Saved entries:
File: config.mk
export PLATFORM = sky130hd
export DESIGN_NAME = bit_unpacker
export DESIGN_NICKNAME = d
export VERILOG_FILES = /design/src/source/bit_unpacker.sv
export SDC_FILE = /design/constraint.sdc
export NUM_CORES = 1
export LEC_CHECK = 0
export ABC_AREA = 0
export BUFFER_PORTS_ARGS = -buffer_cell sky130_fd_sc_hd__clkbuf_2
export CAP_MARGIN = 15
export CORE_MARGIN = 5
export CORE_UTILIZATION = 40
export DETAILED_ROUTE_END_ITERATION = 6
export PLACE_DENSITY_LB_ADDON = 0.1
export SLEW_MARGIN = 30
export SYNTH_ARGS = -nofsm -noshare
export SYNTH_HDL_FRONTEND = slang
export SYNTH_SLANG_ARGS = --single-unit
export TNS_END_PERCENT = 5
File: constraint.sdc
create_clock -name clk -period 2.1 [get_ports clk]
set_clock_uncertainty 0.15 [all_clocks]
set_input_delay 0.21 -clock clk [delete_from_list [all_inputs] [get_ports clk]]
set_output_delay 0.21 -clock clk [all_outputs]
set_load 0.02 [all_outputs]
File: src/source/bit_unpacker.sv
// ************************************************
// bit unpacker
// pulls bytes from the byte source and serves them
// one bit at a time, MSB first
// ************************************************
`timescale 1ns/1ps

module bit_unpacker (
    input  logic       clk,
    input  logic       rst,
    input  logic       start,
    input  logic       byte_valid,
    input  logic [7:0] byte_data,
    input  logic       take_header,
    input  logic       take_data,
    output logic       byte_req,
    output logic       bit_valid,
    output logic       bit_value
);

    logic [7:0] buffer;  // current byte with the next bit in bit 7
    logic [3:0] fill;    // bits left in the buffer, 0 to 8
    logic       pending; // a byte_req is out and has not been answered yet
    logic       drop;    // the outstanding answer belongs to an abandoned stream
    logic       running; // set by the first start so no request goes out after reset
    logic       take;

    assign take      = (take_header || take_data) && bit_valid;
    assign bit_valid = (fill != 4'd0);
    assign bit_value = buffer[7];
    assign byte_req  = running && !start && !bit_valid && !pending; // asks in the cycle after emptying

    always_ff @(posedge clk or posedge rst) begin
        if (rst) begin
            fill    <= 4'd0;
            pending <= 1'b0;
            drop    <= 1'b0;
            running <= 1'b0;
        end else begin
            if (start) begin
                running <= 1'b1;
                fill    <= 4'd0;                   // new stream starts on a byte boundary
                drop    <= pending && !byte_valid; // old request still in flight
            end else if (byte_valid) begin
                fill <= drop ? 4'd0 : 4'd8;
                drop <= 1'b0;
            end else if (take) begin
                fill <= fill - 4'd1;
            end
            if (byte_req) begin
                pending <= 1'b1;
            end else if (byte_valid) begin
                pending <= 1'b0;
            end
        end
    end

    always_ff @(posedge clk) begin
        if (byte_valid) begin
            buffer <= byte_data;
        end else if (take) begin
            buffer <= {buffer[6:0], 1'b0};
        end
    end

    // the header decoder and the symbol decoder own the bit stream in turn
    assert property (@(posedge clk) disable iff (rst) !(take_header && take_data))
        else $error("both decoders took a bit in the same cycle");

endmodule

==> run metrics, run 1 <==
crit path capture byte_req; grt total ovfl 0; CTS max path bufs 2; Die Wd 52.0 um; total clock buffers created by CTS 3; Mean Syn Cell Area 13.3 um2; Max-slew headroom 77.3%; area growth from synthesis to layout 31.6%; # setup viols final 0; row count 15; Leak Pwr 0.412 nW; Yosys cell types 24; synthesized flop and latch total 15; Post-route DRC 0; largest net degree at the start of global routing 14; number of global-route vias before repair 526; Die Area 2700 um2; yosys warns 0; cell area after synthesis 704 um2; total track usage 11.5%; CP Capture Type output port; most area-hungry cell type in the Yosys netlist edfxtp_1; crit share post-route 99.4%; fin worst setup slack 0.0120 ns; Final Hold Fails 0; IO Count 17; FF-to-FF setup slack 0.37 ns; Routed Wire Length 1380 um; arrival time worst endpoint 1.73 ns; Routed Antenna Nets 0; RSZ-0062 raised after global routing yes; Hold Path Class in -> reg; DP HPWL 983 um; pre-CTS WS 0.277 ns; Seq/Total Area, Yosys 59.0%; final setup TNS 0 ns; most instantiated cells after synthesis 8 x edfxtp_1, 7 x dfrtp_1, 7 x mux2_2; CTS clk-pin slew, worst paths 0.09 ns; DRT Pass-1 Iters 4; Syn Nets 68; starting DRC count in detailed routing 12; via count 505; Critical Path Source fill[0]; layout cells sized above 1 52.5%; effective utilization at floorplan 41.2%; number of H-tree levels 1; Synth top area share 34.1%; Worst Hold Depth 2; Post-Synthesis Cells 53; Tmin final 2.09 ns; WL/cell 13.1 um; Power Density 760 nW/um2; RePlAce Congestion 0.787; port bufs 16; Clock Latency Late Sink 0.27 ns; initial antenna violation count 0; Sink Count 15; die height 52.0 um; Worst-Margin Slew 0.337 ns; CP Launch Type register; core area 1710 um2; status finished clean; R2R depth 6; cell area after layout 927 um2; Async SR Flop Fraction 46.7%; Critical R2R Launch fill[0]; worst vdd ir 0.467 mV; Final #Nets 96; vias per inst 4.81; CP Class reg -> out; Main synth FF type edfxtp_1; FMAX 479 MHz; Final Max Tran Viols 0; CP required 1.74 ns; Fillers 149; crit path max fanout 4; ANT cells 0; RR Endpoint buffer[2]; Placed Instance Area 818 um2; first-pass GRT wire length 2280 um; ranking of synthesized cells by area edfxtp_1 34%, dfrtp_1 25%, mux2_2 11%; most frequent cell after synthesis edfxtp_1; CTS tree yes; Clock Tree Root clkbuf_4; max-cap violation count 0; Post-synth EDFFs 8
## worst min path at each step
stage / end / slack [ns] / from
global placement: pending / -0.01 / rst
floorplan: drop / -0.14 / rst
finish: fill[3] / 0.05 / start
detailed placement: pending / -0.01 / rst
CTS: fill[3] / 0.04 / start
global route: fill[3] / 0.04 / start
## state kept, by name, summed over array words and instances (netlist names)
register / count
running: 1
drop: 1
buffer: 8
pending: 1
fill: 4
## layout by cell type (no fill, tap or decap), types with 2 or more instances in the layout
cell type	count
a21oi_1	2
inv_2	3
o21ai_0	2
buf_4	7
clkbuf_2	15
dfrtp_1	7
edfxtp_1	8
or2_2	3
mux2_2	7
nor2_1	4
inv_1	2
clkbuf_4	3
## power breakdown
| part | total, mW | switching, mW | internal [mW] |
|---|---|---|---|
| logic | 0.173 | 0.0784 | 0.0946 |
| clock network | 0.159 | 0.0859 | 0.0735 |
| registers | 0.372 | 0.0204 | 0.352 |
## cell type report
class	instances	area, um2	area share (%)
Multi-Input combinational cell	32	284	30.6
Tap cell	25	31.3	3.37
Clock buffer	4	26.3	2.83
Sequential cell	15	415	44.8
Inverter	5	18.8	2.02
Timing Repair Buffer	24	151	16.3
## logic make-up (layout without fill, tap and decap cells)
logic type      Yosys count  after routing  synth area share [%]
xor+xnor                  1              1                  1.24
mux                       8              8                  12.6
compound gates           10             10                  9.77
flops                    15             15                  59.0
buf+inv                   6             33                  3.37
fa+ha+maj                 1              1                  1.78
simple gates             12             12                  12.3
## through the flow
step	power [mW]	instances	hold WS, ns	util (%)
after floorplan	0.465	53	-0.137	-
after CTS	0.685	100	0.0429	51.4
after global placement	0.507	94	-0.0133	47.9
after detailed placement	0.509	94	-0.0106	47.9
final	0.705	105	0.0473	54.3
after global routing	0.752	105	0.0432	54.3
## critical path, stage by stage (launching register included)
cell and delay, ns:
dfrtp_1 0.42, inv_2 0.09, ha_4 0.14, nor3b_4 0.21, inv_2 0.09, nor4b_4 0.31
clkbuf_8 0.20
## timing repair
action                                  4_1_cts  5_1_grt
hold endpoints to repair                      7        0
pin swaps                                     0        2
gates resized for setup                       3        4
endpoints found under the setup margin        1        1
hold buffers                                  1        0
buffers inserted                              1        5
## metal layers
| metal | up-vias | track usage (%) | wire (um) |
|---|---|---|---|
| li1 | 251 | - | - |
| met1 | 243 | 14.9 | 604 |
| met2 | 11 | 17.6 | 689 |
| met3 | 0 | 4.01 | 81 |
| met4 | 0 | 3.93 | 0 |
| met5 | - | 0 | 0 |
Note: power is estimated with default switching activity, not from simulation.
==> run 2: changes to the inputs <==
- GPL_TIMING_DRIVEN: not set -> 0
- RECOVER_POWER: not set -> 100
==> run metrics, run 2 (synthesized netlist as in run 1, its figures left out) <==
total clock buffers created by CTS 3 (unchanged); Die Area 2700 um2 (unchanged); worst vdd ir 0.388 mV (-17%); Leak Pwr 0.386 nW (-6.3%); Routed Wire Length 1290 um (-6.0%); Most flops, register buffer; via count 490 (-3.0%); DP HPWL 940 um (-4.4%); starting DRC count in detailed routing 2 (-10); CP max-delay cell dfrtp_1; CP Class reg -> out; arrival time worst endpoint 1.67 ns (-0.06 ns); CTS max path bufs 2 (unchanged); Fillers 163 (+9.4%); IO Count 17 (unchanged); Hold Slack 0.0627 ns (+0.0154 ns); # setup viols final 0 (unchanged); port bufs 16 (unchanged); Clock Tree Root clkbuf_4; ANT cells 0 (unchanged); max-cap violation count 0 (unchanged); Routed Antenna Nets 0 (unchanged); leading cell type in the layout, fill and taps excluded clkbuf_2; Tmin final 2.03 ns (-0.0596 ns); Max-slew headroom 69.5% (-7.7 points); most frequent cells in the layout 13 x clkbuf_2, 8 x edfxtp_1, 7 x mux2_2, 7 x dfrtp_1; max reg flops 8 (unchanged); total power 0.677 mW (-3.9%); CP Capture Type output port; CTS clk-pin slew, worst paths 0.08 ns (about the same); final setup TNS 0 ns (unchanged); largest registers buffer (8), fill (4); total track usage 10.7% (-0.73 points); crit path max fanout 5 (+1); initial antenna violation count 0 (unchanged); number of global-route vias before repair 491 (-6.7%); RSZ-0062 raised after global routing yes; area growth from synthesis to layout 25.8%; Worst-Margin Slew 0.457 ns (+0.120 ns); RePlAce Congestion 0.836 (+6.1%); Power Density 764 nW/um2 (+0.56%); layout cells sized above 1 45.5% (-7.0 points); first-pass GRT wire length 2150 um (-6.0%); Die Wd 52.0 um (unchanged); cells along the critical path inv_1 > ha_2 > nor3b_4 > inv_2 > nor4b_4 > buf_4; Post-route DRC 0 (unchanged); CP required 1.74 ns (about the same); status finished clean; Clock Latency Late Sink 0.27 ns (about the same); effective utilization at floorplan 41.2% (unchanged); core area 1710 um2 (unchanged); grt total ovfl 0 (unchanged); vias per inst 4.80 (-0.12%); Final Max Tran Viols 0 (unchanged); Final #Nets 93 (-3.1%); DRT Pass-1 Iters 2 (-2); CTS tree yes; die height 52.0 um (unchanged); crit share post-route 96.6% (-2.8 points); CP max stage delay 0.39 ns (-0.03 ns); number of H-tree levels 1 (unchanged); Hold Path Class in -> reg; largest net degree at the start of global routing 11 (-3); Final Hold Fails 0 (unchanged); Sink Count 15 (unchanged); row count 15 (unchanged); WL/cell 12.7 um (-3.2%); FMAX 493 MHz (+2.9%); CP Launch Type register
[run 2: layer usage]
metal / wire [um] / track usage, % / up-vias
met4: 7 / 3.93 / 0
met5: 0 / 0 / -
met3: 56 / 2.87 / 2
met1: 627 / 14.5 / 233
met2: 601 / 16.3 / 11
li1: - / - / 244
[run 2: worst paths after layout]
| check | startpoint | end | slack (ns) | cells after the start |
|---|---|---|---|---|
| setup / recovery | fill[0] | byte_req | 0.07 | 6 |
| hold / removal | start | fill[3] | 0.06 | 2 |
| setup reg to reg | fill[1] | buffer[3] | 0.32 | 5 |
| hold reg to reg | drop | fill[3] | 0.32 | 1 |
| max in group asynchronous | rst | fill[3] | 1.36 | 3 |
| min in group asynchronous | rst | pending | 0.23 | 3 |
[run 2: report_power, final]
| part | leakage (nW) | total [mW] | switching, mW | internal (mW) |
|---|---|---|---|---|
| clock | 0.0150 | 0.156 | 0.0829 | 0.0735 |
| combinational | 0.201 | 0.150 | 0.0760 | 0.0735 |
| sequential | 0.170 | 0.371 | 0.0191 | 0.352 |
| total | 0.386 | 0.677 | 0.178 | 0.499 |
[run 2: timing repair]
action | CTS | global route
resized for setup | 2 | 3
pin swaps | 0 | 0
buffers inserted | 2 | 1
endpoints found under the setup margin | 1 | 9
hold buffers | 1 | 0
cloned | 0 | 0
endpoints found under the hold margin | 7 | 0
[run 2: through the flow]
| step | instance area, um2 | util (%) | setup WS (ns) | cells |
|---|---|---|---|---|
| after floorplan | 704 | - | 0.138 | 53 |
| after global placement | 816 | 47.8 | -0.185 | 94 |
| after detailed placement | 816 | 47.8 | 0.115 | 94 |
| after CTS | 876 | 51.3 | 0.00944 | 101 |
| after global routing | 886 | 51.9 | -0.0547 | 102 |
| final | 886 | 51.9 | 0.0717 | 102 |
[run 2: critical path: cells and delay by family (launching register included)]
family,cells,cell delay [ns]
adders and majority gates,1,0.19
buffers and inverters,3,0.37
and+or+nand+nor,2,0.46
DFF,1,0.39
[run 2: layout make-up]
| type | count | area (um2) | area share (%) |
|---|---|---|---|
| plain buffers | 1 | 3.75 | 0.424 |
| clock buffers | 4 | 26.3 | 2.97 |
| inverters | 5 | 18.8 | 2.12 |
| multi-input cells | 32 | 278 | 31.4 |
| flip-flops and latches | 15 | 415 | 46.9 |
| well taps | 25 | 31.3 | 3.53 |
| repair buffers | 20 | 113 | 12.7 |
==> run 3: changes to the inputs <==
- CAP_MARGIN: 15 -> 25
- REMOVE_ABC_BUFFERS: not set -> 1
==> run metrics, run 3 (synthesized netlist as in run 1, its figures left out) <==
crit path max fanout 5 (unchanged); row count 15 (unchanged); Die Wd 52.0 um (unchanged); CP Launch Type register; max-cap violation count 0 (unchanged); hold path start start; WL/cell 11.8 um (-6.8%); Final #Nets 91 (-2.2%); Power Density 773 nW/um2 (+1.2%); number of H-tree levels 1 (unchanged); Routed Wire Length 1180 um (-8.6%); FMAX 490 MHz (-0.71%); vias per inst 4.83 (+0.54%); final setup TNS 0 ns (unchanged); CTS tree yes; layout cells sized above 1 48.0% (+2.5 points); IO Count 17 (unchanged); Tmin final 2.04 ns (+0.0146 ns); ANT cells 0 (unchanged); cell area after layout 876 um2 (-1.1%); total clock buffers created by CTS 3 (unchanged); Sink Count 15 (unchanged); Most flops, register buffer; largest net degree at the start of global routing 14 (+3); largest registers buffer (8), fill (4); port bufs 16 (unchanged); status finished clean; via count 483 (-1.4%); grt total ovfl 0 (unchanged); RePlAce Congestion 0.769 (-8.0%); Fillers 158 (-3.1%); area growth from synthesis to layout 24.3%; crit share post-route 97.3% (+0.69 points); CP Class reg -> out; DP HPWL 879 um (-6.5%); Final Max Tran Viols 0 (unchanged); worst vdd ir 0.463 mV (+19%); Die Area 2700 um2 (unchanged); leading cell type in the layout, fill and taps excluded clkbuf_2; initial antenna violation count 0 (unchanged); Leak Pwr 0.383 nW (-0.82%); total track usage 10.4% (-0.31 points); max reg flops 8 (unchanged); # setup viols final 0 (unchanged); most frequent cells in the layout 13 x clkbuf_2, 8 x edfxtp_1, 7 x mux2_2, 7 x dfrtp_1, 4 x nor2_1; Placed Instance Area 811 um2 (-0.61%); Post-route DRC 0 (unchanged); die height 52.0 um (unchanged); core area 1710 um2 (unchanged); Final Hold Fails 0 (unchanged); Hold Path Class in -> reg; Critical Path Source fill[1]; CTS max path bufs 2 (unchanged); Clock Latency Late Sink 0.28 ns (about the same); total power 0.677 mW (about the same); effective utilization at floorplan 41.2% (unchanged); Routed Antenna Nets 0 (unchanged); Max-slew headroom 61.7% (-7.9 points); CP required 1.74 ns (about the same); Critical R2R Launch fill[1]; Clock Tree Root clkbuf_4; first-pass GRT wire length 2100 um (-1.9%); RSZ-0062 raised after global routing yes; number of global-route vias before repair 508 (+3.5%); arrival time worst endpoint 1.68 ns (about the same); CTS clk-pin slew, worst paths 0.09 ns (about the same); CP Capture Type output port; DRT Pass-1 Iters 3 (+1); Worst-Margin Slew 0.575 ns (+0.118 ns); starting DRC count in detailed routing 8 (+6); Hold Slack 0.0448 ns (-0.0180 ns)
run 3: changes by cell type in the layout (fill, tap and decap cells not counted):
cell,previous run,this run
clkbuf_1,4,2
clkbuf_4,4,3
clkinv_2,0,1
inv_1,4,3
inv_2,1,2
run 3: repair_timing:
item / 4_1_cts / 5_1_grt
hold endpoints to repair: 7 / 0
hold buffers: 1 / 0
endpoints found under the setup margin: 1 / 9
resized for setup: 3 / 3
buffers inserted: 1 / 1
run 3: worst paths after layout:
kind	endpoint	slack, ns	cells after the start
max	byte_req	0.06	6
min	fill[3]	0.04	2
max reg2reg	buffer[0]	0.29	5
min reg2reg	fill[3]	0.33	1
max in group asynchronous	drop	1.35	3
min in group asynchronous	fill[0]	0.24	3
run 3: final cells by class:
| type | instances | area (um2) | area share, % |
|---|---|---|---|
| Sequential cell | 15 | 415 | 47.4 |
| Inverter | 5 | 18.8 | 2.14 |
| Clock buffer | 3 | 22.5 | 2.57 |
| Multi-Input combinational cell | 32 | 278 | 31.7 |
| Clock inverter | 1 | 5.00 | 0.571 |
| Timing Repair Buffer | 19 | 105 | 12.0 |
| Tap cell | 25 | 31.3 | 3.57 |
run 3: power breakdown:
part | switching (mW) | leakage, nW | total (mW) | internal (mW)
logic | 0.0713 | 0.195 | 0.143 | 0.0713
registers | 0.0203 | 0.170 | 0.372 | 0.352
clock network | 0.0918 | 0.0177 | 0.162 | 0.0706
run 3: worst max-delay path: stages (launching register included):
cell and delay, ns:
dfrtp_1 0.42, inv_1 0.07, ha_2 0.18, nor3b_4 0.22
inv_2 0.10, nor4b_4 0.24, buf_4 0.19
run 3: stage by stage:
stage | instances | util [%] | worst slack (ns)
2_1_floorplan | 52 | - | 0.138
3_3_place_gp | 93 | 47.5 | -0.195
3_5_place_dp | 93 | 47.5 | 0.124
4_1_cts | 99 | 50.8 | 0.00299
5_1_grt | 100 | 51.3 | -0.0545
6_report | 100 | 51.3 | 0.0571
run 3: metal layers:
| metal | vias up | routed length (um) | track usage, % |
|---|---|---|---|
| met4 | 0 | 0 | 2.62 |
| met3 | 0 | 67 | 3.44 |
| met1 | 228 | 562 | 13.2 |
| met5 | - | 0 | 0 |
| met2 | 11 | 552 | 16.9 |
| li1 | 244 | - | - |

Exercise goal:
From the line containing "415 | 47.4 |" down to the last line, reproduce the records exactly. Include both ends.

Result:
| Sequential cell | 15 | 415 | 47.4 |
| Inverter | 5 | 18.8 | 2.14 |
| Clock buffer | 3 | 22.5 | 2.57 |
| Multi-Input combinational cell | 32 | 278 | 31.7 |
| Clock inverter | 1 | 5.00 | 0.571 |
| Timing Repair Buffer | 19 | 105 | 12.0 |
| Tap cell | 25 | 31.3 | 3.57 |
run 3: power breakdown:
part | switching (mW) | leakage, nW | total (mW) | internal (mW)
logic | 0.0713 | 0.195 | 0.143 | 0.0713
registers | 0.0203 | 0.170 | 0.372 | 0.352
clock network | 0.0918 | 0.0177 | 0.162 | 0.0706
run 3: worst max-delay path: stages (launching register included):
cell and delay, ns:
dfrtp_1 0.42, inv_1 0.07, ha_2 0.18, nor3b_4 0.22
inv_2 0.10, nor4b_4 0.24, buf_4 0.19
run 3: stage by stage:
stage | instances | util [%] | worst slack (ns)
2_1_floorplan | 52 | - | 0.138
3_3_place_gp | 93 | 47.5 | -0.195
3_5_place_dp | 93 | 47.5 | 0.124
4_1_cts | 99 | 50.8 | 0.00299
5_1_grt | 100 | 51.3 | -0.0545
6_report | 100 | 51.3 | 0.0571
run 3: metal layers:
| metal | vias up | routed length (um) | track usage, % |
|---|---|---|---|
| met4 | 0 | 0 | 2.62 |
| met3 | 0 | 67 | 3.44 |
| met1 | 228 | 562 | 13.2 |
| met5 | - | 0 | 0 |
| met2 | 11 | 552 | 16.9 |
| li1 | 244 | - | - |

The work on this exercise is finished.